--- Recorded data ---
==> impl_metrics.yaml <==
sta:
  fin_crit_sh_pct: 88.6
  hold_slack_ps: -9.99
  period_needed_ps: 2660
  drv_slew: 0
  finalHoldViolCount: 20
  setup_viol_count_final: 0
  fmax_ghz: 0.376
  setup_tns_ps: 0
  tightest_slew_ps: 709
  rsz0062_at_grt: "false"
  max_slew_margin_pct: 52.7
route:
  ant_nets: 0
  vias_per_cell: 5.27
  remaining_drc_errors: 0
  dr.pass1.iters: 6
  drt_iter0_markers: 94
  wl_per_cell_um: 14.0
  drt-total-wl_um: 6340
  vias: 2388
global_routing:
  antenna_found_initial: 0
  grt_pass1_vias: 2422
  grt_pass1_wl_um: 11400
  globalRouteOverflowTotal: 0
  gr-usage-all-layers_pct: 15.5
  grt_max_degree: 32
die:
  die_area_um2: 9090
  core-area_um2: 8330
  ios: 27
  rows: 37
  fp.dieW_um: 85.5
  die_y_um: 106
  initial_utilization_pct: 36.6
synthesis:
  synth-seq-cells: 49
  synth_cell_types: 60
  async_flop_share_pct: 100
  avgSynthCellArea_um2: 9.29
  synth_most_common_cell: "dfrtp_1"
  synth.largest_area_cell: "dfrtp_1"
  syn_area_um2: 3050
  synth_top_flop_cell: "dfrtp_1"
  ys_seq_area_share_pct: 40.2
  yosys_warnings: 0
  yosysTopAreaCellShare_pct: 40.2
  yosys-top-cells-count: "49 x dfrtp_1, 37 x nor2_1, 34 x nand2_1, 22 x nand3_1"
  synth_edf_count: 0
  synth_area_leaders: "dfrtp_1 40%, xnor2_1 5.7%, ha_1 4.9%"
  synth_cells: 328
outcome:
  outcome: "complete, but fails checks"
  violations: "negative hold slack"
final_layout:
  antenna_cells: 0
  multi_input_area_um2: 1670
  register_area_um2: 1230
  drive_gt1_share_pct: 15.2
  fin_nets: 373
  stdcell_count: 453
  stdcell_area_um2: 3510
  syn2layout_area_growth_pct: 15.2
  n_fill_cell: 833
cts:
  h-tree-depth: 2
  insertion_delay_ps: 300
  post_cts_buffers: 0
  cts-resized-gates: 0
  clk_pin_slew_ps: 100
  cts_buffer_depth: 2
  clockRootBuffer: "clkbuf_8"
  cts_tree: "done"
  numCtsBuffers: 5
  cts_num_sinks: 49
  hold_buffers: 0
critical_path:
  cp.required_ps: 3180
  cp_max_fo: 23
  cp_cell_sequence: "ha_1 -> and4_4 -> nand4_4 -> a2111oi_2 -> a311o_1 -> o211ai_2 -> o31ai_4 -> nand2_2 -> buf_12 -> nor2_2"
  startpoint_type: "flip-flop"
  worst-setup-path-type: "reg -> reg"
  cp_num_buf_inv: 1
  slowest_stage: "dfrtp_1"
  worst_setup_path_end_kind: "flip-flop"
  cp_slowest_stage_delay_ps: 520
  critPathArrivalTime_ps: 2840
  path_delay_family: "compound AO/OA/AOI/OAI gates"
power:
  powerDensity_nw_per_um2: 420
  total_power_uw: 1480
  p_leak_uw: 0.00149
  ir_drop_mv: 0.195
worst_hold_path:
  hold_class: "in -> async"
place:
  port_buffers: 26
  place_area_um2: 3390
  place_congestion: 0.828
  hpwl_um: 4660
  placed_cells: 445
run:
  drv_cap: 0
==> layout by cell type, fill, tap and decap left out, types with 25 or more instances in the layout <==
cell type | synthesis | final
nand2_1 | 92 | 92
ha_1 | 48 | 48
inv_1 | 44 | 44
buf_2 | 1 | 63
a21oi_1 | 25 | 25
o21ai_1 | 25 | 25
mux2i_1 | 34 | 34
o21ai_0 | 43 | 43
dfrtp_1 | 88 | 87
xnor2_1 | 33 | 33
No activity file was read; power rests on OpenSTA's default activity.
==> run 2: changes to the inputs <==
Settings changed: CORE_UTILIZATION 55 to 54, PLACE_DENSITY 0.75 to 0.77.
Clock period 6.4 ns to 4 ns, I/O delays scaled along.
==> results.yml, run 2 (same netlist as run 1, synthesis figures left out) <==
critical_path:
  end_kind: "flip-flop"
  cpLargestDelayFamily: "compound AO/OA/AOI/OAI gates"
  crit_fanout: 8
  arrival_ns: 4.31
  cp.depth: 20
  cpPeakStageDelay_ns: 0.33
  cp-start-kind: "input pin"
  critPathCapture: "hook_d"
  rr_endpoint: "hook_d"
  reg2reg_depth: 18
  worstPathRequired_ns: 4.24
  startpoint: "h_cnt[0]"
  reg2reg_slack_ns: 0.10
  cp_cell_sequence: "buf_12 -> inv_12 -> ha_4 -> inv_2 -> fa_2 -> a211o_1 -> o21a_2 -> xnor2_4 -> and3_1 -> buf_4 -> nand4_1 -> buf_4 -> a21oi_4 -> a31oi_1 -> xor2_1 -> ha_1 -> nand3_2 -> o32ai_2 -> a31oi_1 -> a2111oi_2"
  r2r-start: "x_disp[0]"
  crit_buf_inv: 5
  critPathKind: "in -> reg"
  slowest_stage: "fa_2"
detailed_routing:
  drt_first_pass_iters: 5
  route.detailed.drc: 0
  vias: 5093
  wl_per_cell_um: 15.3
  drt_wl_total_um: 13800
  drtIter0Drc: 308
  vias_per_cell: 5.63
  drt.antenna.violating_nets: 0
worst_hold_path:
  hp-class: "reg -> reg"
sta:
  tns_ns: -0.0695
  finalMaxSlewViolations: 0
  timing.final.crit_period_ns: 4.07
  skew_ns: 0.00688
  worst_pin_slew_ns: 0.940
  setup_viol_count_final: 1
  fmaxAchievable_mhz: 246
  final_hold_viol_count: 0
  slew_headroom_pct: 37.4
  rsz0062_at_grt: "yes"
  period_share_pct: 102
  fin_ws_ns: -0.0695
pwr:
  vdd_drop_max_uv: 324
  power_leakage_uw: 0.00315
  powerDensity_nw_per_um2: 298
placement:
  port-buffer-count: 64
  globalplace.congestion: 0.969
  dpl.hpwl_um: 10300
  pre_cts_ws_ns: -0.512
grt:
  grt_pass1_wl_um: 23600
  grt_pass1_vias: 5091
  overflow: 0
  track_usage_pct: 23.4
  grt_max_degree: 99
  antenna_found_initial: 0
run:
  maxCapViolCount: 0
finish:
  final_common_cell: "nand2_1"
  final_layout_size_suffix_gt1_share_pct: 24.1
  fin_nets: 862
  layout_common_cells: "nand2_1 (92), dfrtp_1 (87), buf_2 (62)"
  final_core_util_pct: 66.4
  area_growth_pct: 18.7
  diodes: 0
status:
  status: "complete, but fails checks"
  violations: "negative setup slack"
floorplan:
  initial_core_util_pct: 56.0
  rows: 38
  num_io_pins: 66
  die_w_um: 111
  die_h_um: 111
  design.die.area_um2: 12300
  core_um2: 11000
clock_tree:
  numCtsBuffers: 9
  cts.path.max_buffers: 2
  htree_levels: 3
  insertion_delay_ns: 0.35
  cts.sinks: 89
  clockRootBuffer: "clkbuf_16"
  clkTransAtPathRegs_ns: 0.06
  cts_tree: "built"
File: src/rtl/shad_reg_hist.sv
// System register with an optional multi-entry shadow history bank.
// The bank snapshots the system register on capture and doubles as one scan chain.
module shad_reg_hist #(
  parameter int width        = 8,
  parameter int depth        = 4,
  parameter int bld_shad_reg = 1,
  localparam int sel_w       = $clog2(depth),
  localparam int cnt_w       = sel_w + 1
) (
  input  logic             sys_clk,
  input  logic             reset,
  input  logic [width-1:0] datain,
  input  logic             load_en,
  input  logic             capture,
  input  logic             ovf_clr,
  input  logic             SI,
  input  logic             SE,
  input  logic [sel_w-1:0] rd_sel,
  output logic [width-1:0] sys_out,
  output logic [width-1:0] shad_out,
  output logic             SO,
  output logic [cnt_w-1:0] hist_count,
  output logic             overflow
);

  localparam int chain_w = depth * width;

  logic [width-1:0] sys_q, sys_d;

  always_comb begin
    sys_d = sys_q;
    if (load_en) sys_d = datain;
  end

  always_ff @(posedge sys_clk or posedge reset) begin
    if (reset) sys_q <= '0;
    else       sys_q <= sys_d;
  end

  assign sys_out = sys_q;

  generate
    if (bld_shad_reg != 0) begin : g_hist
      // Entry i occupies hist_q[i*width +: width]; entry 0 sits at the chain input end.
      logic [chain_w-1:0] hist_q, hist_d;
      logic [cnt_w-1:0]   cnt_q, cnt_d;
      logic               ovf_q, ovf_d;
      logic               ovf_set;
      logic [width-1:0]   rd_data;

      always_comb begin
        hist_d  = hist_q;
        cnt_d   = cnt_q;
        ovf_set = 1'b0;
        if (SE) begin
          hist_d = {hist_q[chain_w-2:0], SI};
        end else if (capture) begin
          hist_d = {hist_q[chain_w-width-1:0], sys_q};
          if (cnt_q == cnt_w'(depth)) ovf_set = 1'b1;
          else                        cnt_d   = cnt_q + 1'b1;
        end
      end

      // A new overflow event outranks a clear arriving in the same cycle.
      always_comb begin
        ovf_d = ovf_q;
        if (ovf_clr) ovf_d = 1'b0;
        if (ovf_set) ovf_d = 1'b1;
      end

      always_ff @(posedge sys_clk or posedge reset) begin
        if (reset) begin
          hist_q <= '0;
          cnt_q  <= '0;
          ovf_q  <= 1'b0;
        end else begin
          hist_q <= hist_d;
          cnt_q  <= cnt_d;
          ovf_q  <= ovf_d;
        end
      end

      // Out-of-range indices fall through to zero.
      always_comb begin
        rd_data = '0;
        for (int i = 0; i < depth; i++) begin
          if (int'(rd_sel) == i) rd_data = hist_q[i*width +: width];
        end
      end

      assign shad_out   = rd_data;
      assign SO         = hist_q[chain_w-1];
      assign hist_count = cnt_q;
      assign overflow   = ovf_q;
    end else begin : g_no_hist
      assign shad_out   = '0;
      assign SO         = 1'b0;
      assign hist_count = '0;
      assign overflow   = 1'b0;
    end
  endgenerate

endmodule

File: config.mk
export PLATFORM = sky130hd
export DESIGN_NAME = shad_reg_hist
export DESIGN_NICKNAME = d
export VERILOG_FILES = /design/src/rtl/shad_reg_hist.sv
export SDC_FILE = /design/constraint.sdc
export NUM_CORES = 1
export LEC_CHECK = 0
export CAP_MARGIN = 20
export CORE_ASPECT_RATIO = 0.6
export CORE_MARGIN = 2
export CORE_UTILIZATION = 30
export DETAILED_ROUTE_END_ITERATION = 16
export PLACE_DENSITY = 0.58
export SLEW_MARGIN = 20
export SYNTH_ARGS = -nofsm -noshare
export SYNTH_HDL_FRONTEND = slang
export SYNTH_SLANG_ARGS = --single-unit
export TNS_END_PERCENT = 20
File: constraint.sdc
create_clock -name sys_clk -period 2.95 [get_ports sys_clk]
set_clock_uncertainty 0.15 [all_clocks]
set_input_delay 0.7375 -clock sys_clk [delete_from_list [all_inputs] [get_ports sys_clk]]
set_output_delay 0.7375 -clock sys_clk [all_outputs]
set_load 0.02 [all_outputs]
==> results.sh, run 1 <==
export IMPL_clkTransAtPathRegs_ns=0.06
export IMPL_ir_worst_vdd_v=0.000448
export IMPL_die_area_um2=7910
export IMPL_grt_pass1_vias=1446
export IMPL_drive_gt1_share_pct=18.9
export IMPL_path_cells="dlygate4sd2_1 > mux4_2 > dlygate4sd2_1"
export IMPL_synth_main_ff_cell="dfrtp_1"
export IMPL_synth_top_area_share_pct=51.0
export IMPL_clock_sinks=44
export IMPL_cts_buffers=5
export IMPL_hold_class="flip-flop to flip-flop"
export IMPL_power_w=0.00189
export IMPL_cp_start_kind="input port"
export IMPL_n_antenna_cell=0
export IMPL_synth_seq_cells=44
export IMPL_max_cap_violations=0
export IMPL_via_per_inst=4.75
export IMPL_clock_latency_ns=0.28
export IMPL_rows=23
export IMPL_postSynthCellCount=185
export IMPL_p_leak_nw=1.24
export IMPL_grt_start_max_net_pins=47
export IMPL_cp_slowest_stage_delay_ns=0.53
export IMPL_track_usage_pct=12.7
export IMPL_gp_routability_congestion=0.777
export IMPL_port_buffers=37
export IMPL_crit_fanout=3
export IMPL_yosysMostFrequentCell="dfrtp_1"
export IMPL_design_portCount=38
export IMPL_post_cts_resized=29
export IMPL_dp_cells=301
export IMPL_fin_crit_ns=2.83
export IMPL_drt_wl_total_um=4650
export IMPL_outcome="finished, final reports clean"
export IMPL_fmax_ghz=0.354
export IMPL_cts_hold_buf=0
export IMPL_fp_dieW_um=114
export IMPL_htreeDepth=2
export IMPL_finalCritPeriodShare_pct=95.9
export IMPL_cts_path_max_buffers=2
export IMPL_cts_root_buf="clkbuf_16"
export IMPL_cts_tree="yes"
export IMPL_post_cts_setup_buffers=0
export IMPL_slew_headroom_pct=62.0
export IMPL_p_per_area_nw_per_um2=696
export IMPL_fillerInstances=673
export IMPL_critPathKind="input port to output pin"
export IMPL_worst_pin_slew_ns=0.569
export IMPL_overflow=0
export IMPL_grt_pass1_wl_um=7910
export IMPL_synth_commonest_cells="dfrtp_1 (44), nand2_1 (33), mux2i_1 (32), o21ai_1 (30)"
export IMPL_final_area_um2=2720
export IMPL_yosys_warnings=0
export IMPL_crit_top_cell="dlygate4sd2_1"
export IMPL_finalHoldViolCount=0
export IMPL_antenna_found_initial=0
export IMPL_cp_end_kind="output pin"
export IMPL_core_area_um2=6820
export IMPL_async_flop_share_pct=100
export IMPL_start_util_pct=31.6
export IMPL_postRouteAntennaNets=0
export IMPL_cp_required_ns=2.06
export IMPL_crit_arrival_ns=1.94
export IMPL_die_y_um=69.7
export IMPL_yosysTopAreaCell="dfrtp_1"
export IMPL_rsz0062_at_grt="false"
export IMPL_synth_edf_count=0
export IMPL_wl_per_cell_um=15.0
export IMPL_drv_slew=0
export IMPL_slowest_stage="mux4_2"
export IMPL_final_nets=240
export IMPL_vias=1467
export IMPL_synth_distinct_cells=21
export IMPL_setup_viol=0
export IMPL_syn_avg_cell_area_um2=11.7
export IMPL_synth_area_um2=2160
export IMPL_dp_hpwl_um=3210
export IMPL_postSynthNetCount=204
export IMPL_instances_no_fill=309
export IMPL_place_area_um2=2610
export IMPL_synth_area_leaders="dfrtp_1 (51%), mux2i_1 (15%), mux4_2 (8.3%)"
export IMPL_drt_iter0_drc=57
export IMPL_post_route_drc_count=0
export IMPL_area_delta_synth_final_pct=26.1
export IMPL_ys_seq_area_share_pct=51.0
export IMPL_first_pass_iters=5
==> flip-flops by register name, indices dropped and copies added, names as in the netlist <==
| register | flops |
|---|---|
| g_hist.hist_q | 32 |
| hist_count | 3 |
| overflow | 1 |
| sys_out | 8 |
==> where the power goes <==
group	total, W	switching (W)	leakage [nW]	internal [W]
sequential	0.000839	0.000120	0.552	0.000719
combinational	0.000501	0.000244	0.612	0.000257
clock	0.000554	0.000221	0.0766	0.000334
==> path summary, 6_finish.rpt <==
| kind | depth (start not counted) | to | slack (ns) | startpoint |
|---|---|---|---|---|
| max | 3 | shad_out[7] | 0.12 | rd_sel[1] |
| min | 1 | overflow | 0.34 | overflow |
| max reg2reg | 5 | hist_count[1] | 1.54 | hist_count[0] |
| min reg2reg | 1 | overflow | 0.34 | overflow |
| max in group asynchronous | 3 | g_hist.hist_q[20] | 1.49 | reset |
| min in group asynchronous | 3 | sys_out[2] | 0.77 | reset |
==> worst max-delay path, delay by kind of cell <==
kind	cells	cell delay, ns
muxes	1	0.53
buffers and inverters	2	0.67
==> cell type report <==
class,count,area (um2),area share (%)
flip-flops and latches,44,1100,40.4
multi-input cells,123,966,35.5
repair buffers,43,383,14.1
clock buffers,6,139,5.10
well taps,87,109,4.00
inverters,4,15.0,0.551
clock inverters,2,10.0,0.368
==> logic make-up after synthesis <==
logic type      count (synthesis)  share of synthesized area (%)
xor+xnor                        1                          0.406
buf+inv                        18                           4.23
compound gates                 35                           8.41
flops                          44                           51.0
simple gates                   36                           6.73
fa+ha+maj                       2                           1.16
mux                            49                           28.1
==> metal layers <==
metal	wire [um]	track usage (%)	vias to the layer above
li1	-	-	721
met1	2580	20.7	708
met2	1800	15.8	33
met3	229	3.93	5
met4	29	2.98	0
met5	0	0	-
==> placed cells by master, fill, tap and decap left out <==
cell type	synthesis	routed
buf_2	4	9
dlymetal6s2s_1	0	1
nor2b_1	1	1
o21ai_1	30	30
clkinv_1	0	1
buf_4	5	5
mux2i_1	32	32
a21oi_1	1	1
nand2_2	1	1
clkbuf_16	0	5
inv_1	4	3
dlygate4sd2_1	0	2
mux4_2	8	8
and2b_2	1	1
nand2_1	33	33
dfrtp_1	44	44
o21ai_0	2	2
xnor2_1	1	1
buf_12	0	1
mux2_4	1	1
ha_1	2	2
clkdlybuf4s50_1	0	25
clkbuf_8	0	1
a31oi_1	1	1
a32o_1	1	1
mux2_2	8	8
clkinv_2	0	2
==> through the flow <==
step / hold WS (ns) / setup slack (ns) / setup TNS (ns) / utilization [%]
floorplan: 0.316 / 0.571 / 0 / -
global placement: 0.329 / -0.417 / -3.11 / 38.2
detailed placement: 0.330 / -0.407 / -3.17 / 38.2
CTS: 0.344 / -0.0984 / -0.207 / 40.0
global route: 0.382 / 0.0893 / 0 / 39.9
finish: 0.337 / 0.122 / 0 / 39.9
No activity file was read; power rests on OpenSTA's default activity.
==> run 2: changes to the inputs <==
==> constraint.sdc (replaced) <==
create_clock -name sys_clk -period 3.4 [get_ports sys_clk]
set_clock_uncertainty 0.15 [all_clocks]
set_input_delay 0.85 -clock sys_clk [delete_from_list [all_inputs] [get_ports sys_clk]]
set_output_delay 0.85 -clock sys_clk [all_outputs]
set_load 0.02 [all_outputs]
==> run 2 against run 1 <==
  * Non-clock buffer count grew 1
  * Largest cell class unchanged
  * Cell count up 0.32%
  * Clock-buffer cell count unchanged
  * Flip-flop and latch count did not move
==> results.sh, run 2 (synthesis results as in run 1) <==
export IMPL_core_area_um2=6820
export IMPL_htreeDepth=2
export IMPL_finalHoldViolCount=0
export IMPL_start_util_pct=31.6
export IMPL_design_portCount=38
export IMPL_cts_hold_buf=0
export IMPL_die_area_um2=7910
export IMPL_port_buffers=37
export IMPL_dp_hpwl_um=3350
export IMPL_cp_required_ns=2.40
export IMPL_drt_wl_total_um=4770
export IMPL_p_per_area_nw_per_um2=617
export IMPL_area_delta_synth_final_pct=28.3
export IMPL_overflow=0
export IMPL_worst_pin_slew_ns=0.576
export IMPL_path_cells="clkdlybuf4s50_1 > buf_12 > mux4_2 > dlygate4sd2_1"
export IMPL_setup_viol=0
export IMPL_final_cell_mix="dfrtp_1 (44), nand2_1 (33), mux2i_1 (32)"
export IMPL_grt_start_max_net_pins=65
export IMPL_cp_start_kind="input port"
export IMPL_post_cts_setup_buffers=0
export IMPL_drt_iter0_drc=135
export IMPL_finalCritPeriodShare_pct=99.0
export IMPL_mostFrequentLayoutCell="dfrtp_1"
export IMPL_grt_pass1_vias=1533
export IMPL_critPathKind="input port to output pin"
export IMPL_power_w=0.00171
export IMPL_post_route_drc_count=0
export IMPL_via_per_inst=4.78
export IMPL_n_antenna_cell=0
export IMPL_regMostFlops="g_hist.hist_q"
export IMPL_slowest_stage="clkdlybuf4s50_1"
export IMPL_track_usage_pct=13.4
export IMPL_rows=23
export IMPL_max_cap_violations=0
export IMPL_cp_slowest_stage_delay_ns=0.51
export IMPL_fmax_ghz=0.297
export IMPL_cts_tree="yes"
export IMPL_crit_arrival_ns=2.37
export IMPL_largest_register_ffs=32
export IMPL_ir_worst_vdd_v=0.000399
export IMPL_clock_sinks=44
export IMPL_seqCellArea_um2=1100
export IMPL_fp_dieW_um=114
export IMPL_die_y_um=69.7
export IMPL_hold_class="flip-flop to flip-flop"
export IMPL_drive_gt1_share_pct=15.7
export IMPL_gp_routability_congestion=0.777
export IMPL_cp_end_kind="output pin"
export IMPL_slew_headroom_pct=61.6
export IMPL_cts_path_max_buffers=2
export IMPL_crit_fanout=8
export IMPL_drv_slew=0
export IMPL_clock_latency_ns=0.28
export IMPL_p_leak_nw=1.25
export IMPL_cts_buffers=5
export IMPL_fillerInstances=678
export IMPL_clkTransAtPathRegs_ns=0.06
export IMPL_antenna_found_initial=0
export IMPL_multiInputGateArea_um2=966
export IMPL_fin_crit_ns=3.37
export IMPL_fin_setup_tns_ns=0
export IMPL_grt_pass1_wl_um=8230
export IMPL_wl_per_cell_um=15.4
export IMPL_outcome="finished, final reports clean"
export IMPL_final_nets=241
export IMPL_post_cts_resized=8
export IMPL_rsz0062_at_grt="false"
export IMPL_first_pass_iters=4
export IMPL_cts_root_buf="clkbuf_16"
export IMPL_postRouteAntennaNets=0
export IMPL_vias=1483
[run 2: routing by layer]
layer / vias to the layer above / share of wire [%] / GRT usage (%)
li1: 723 / - / -
met1: 723 / 55 / 21.5
met2: 32 / 39 / 16.6
met3: 5 / 5.5 / 5.16
met4: 0 / 0.71 / 2.44
met5: - / 0 / 0
[run 2: layout make-up]
class	count	area share (%)
Tap cell	87	3.93
Clock inverter	2	1.26
Timing Repair Buffer	44	15.0
Sequential cell	44	39.7
Inverter	4	0.542
Multi-Input combinational cell	123	34.9
Clock buffer	6	4.65
[run 2: stage by stage]
step                      area (um2)  hold slack, ns  instances  utilization [%]  setup WS (ns)
after floorplan                 2160           0.316        185                -          0.796
after global placement          2620           0.327        302             38.4         -0.191
after detailed placement        2620           0.354        302             38.4         -0.181
after CTS                       2770           0.367        310             40.6         0.0251
after global routing            2770           0.393        310             40.6        0.00157
final                           2770           0.358        310             40.6         0.0327
[run 2: worst paths after layout]
check	startpoint	end	slack, ns	depth (start not counted)
worst min-delay path	overflow	overflow	0.36	1
worst max register to register	hist_count[0]	hist_count[1]	1.99	5
min in group asynchronous	reset	sys_out[2]	0.71	2
worst min register to register	overflow	overflow	0.36	1
worst max-delay path	rd_sel[0]	shad_out[6]	0.03	4
max in group asynchronous	reset	g_hist.hist_q[13]	1.76	3
[run 2: report_power, final]
part / switching [W] / internal, W / leakage, nW
Clock: 0.000195 / 0.000345 / 0.0808
Sequential: 0.000105 / 0.000624 / 0.552
Combinational: 0.000211 / 0.000229 / 0.620
Total: 0.000511 / 0.00120 / 1.25
[run 2: critical path: cells and delay by family]
kind	cells	cell delay, ns
buf+inv	3	1.00
mux	1	0.51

--- Problem to work on ---
Your answer should be the lines above, from the line containing "cp_num_buf_inv: 1" up to and including the line containing "xnor2_1 | 33 | 33", reproduced exactly and with nothing else.

--- Output for this exercise ---
  cp_num_buf_inv: 1
  slowest_stage: "dfrtp_1"
  worst_setup_path_end_kind: "flip-flop"
  cp_slowest_stage_delay_ps: 520
  critPathArrivalTime_ps: 2840
  path_delay_family: "compound AO/OA/AOI/OAI gates"
power:
  powerDensity_nw_per_um2: 420
  total_power_uw: 1480
  p_leak_uw: 0.00149
  ir_drop_mv: 0.195
worst_hold_path:
  hold_class: "in -> async"
place:
  port_buffers: 26
  place_area_um2: 3390
  place_congestion: 0.828
  hpwl_um: 4660
  placed_cells: 445
run:
  drv_cap: 0
==> layout by cell type, fill, tap and decap left out, types with 25 or more instances in the layout <==
cell type | synthesis | final
nand2_1 | 92 | 92
ha_1 | 48 | 48
inv_1 | 44 | 44
buf_2 | 1 | 63
a21oi_1 | 25 | 25
o21ai_1 | 25 | 25
mux2i_1 | 34 | 34
o21ai_0 | 43 | 43
dfrtp_1 | 88 | 87
xnor2_1 | 33 | 33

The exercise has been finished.